[Source records]
==> config.mk <==
export PLATFORM = sky130hd
export DESIGN_NAME = mem_arbiter
export DESIGN_NICKNAME = d
export VERILOG_FILES = /design/src/rtl/mem_arbiter.sv
export SDC_FILE = /design/constraint.sdc
export NUM_CORES = 1
export LEC_CHECK = 0
export CAP_MARGIN = 20
export CORE_AREA = 4 4 103 105
export DETAILED_ROUTE_END_ITERATION = 8
export DIE_AREA = 0 0 107 109
export GPL_TIMING_DRIVEN = 0
export MAX_ROUTING_LAYER = met4
export PLACE_DENSITY = 0.76
export SLEW_MARGIN = 10
export SYNTH_ARGS = -nofsm -noshare
export SYNTH_HDL_FRONTEND = slang
export SYNTH_SLANG_ARGS = --single-unit
export TNS_END_PERCENT = 1
==> constraint.sdc <==
create_clock -name clk -period 2.2 [get_ports clk]
set_input_delay 0.33 -clock clk [delete_from_list [all_inputs] [get_ports clk]]
set_output_delay 0.33 -clock clk [all_outputs]
set_load 0.05 [all_outputs]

→ **WHAT THE TASK ASKS**: Reproduce every record above exactly as it is written.

→ **TASK ANSWER**:
==> config.mk <==
export PLATFORM = sky130hd
export DESIGN_NAME = mem_arbiter
export DESIGN_NICKNAME = d
export VERILOG_FILES = /design/src/rtl/mem_arbiter.sv
export SDC_FILE = /design/constraint.sdc
export NUM_CORES = 1
export LEC_CHECK = 0
export CAP_MARGIN = 20
export CORE_AREA = 4 4 103 105
export DETAILED_ROUTE_END_ITERATION = 8
export DIE_AREA = 0 0 107 109
export GPL_TIMING_DRIVEN = 0
export MAX_ROUTING_LAYER = met4
export PLACE_DENSITY = 0.76
export SLEW_MARGIN = 10
export SYNTH_ARGS = -nofsm -noshare
export SYNTH_HDL_FRONTEND = slang
export SYNTH_SLANG_ARGS = --single-unit
export TNS_END_PERCENT = 1
==> constraint.sdc <==
create_clock -name clk -period 2.2 [get_ports clk]
set_input_delay 0.33 -clock clk [delete_from_list [all_inputs] [get_ports clk]]
set_output_delay 0.33 -clock clk [all_outputs]
set_load 0.05 [all_outputs]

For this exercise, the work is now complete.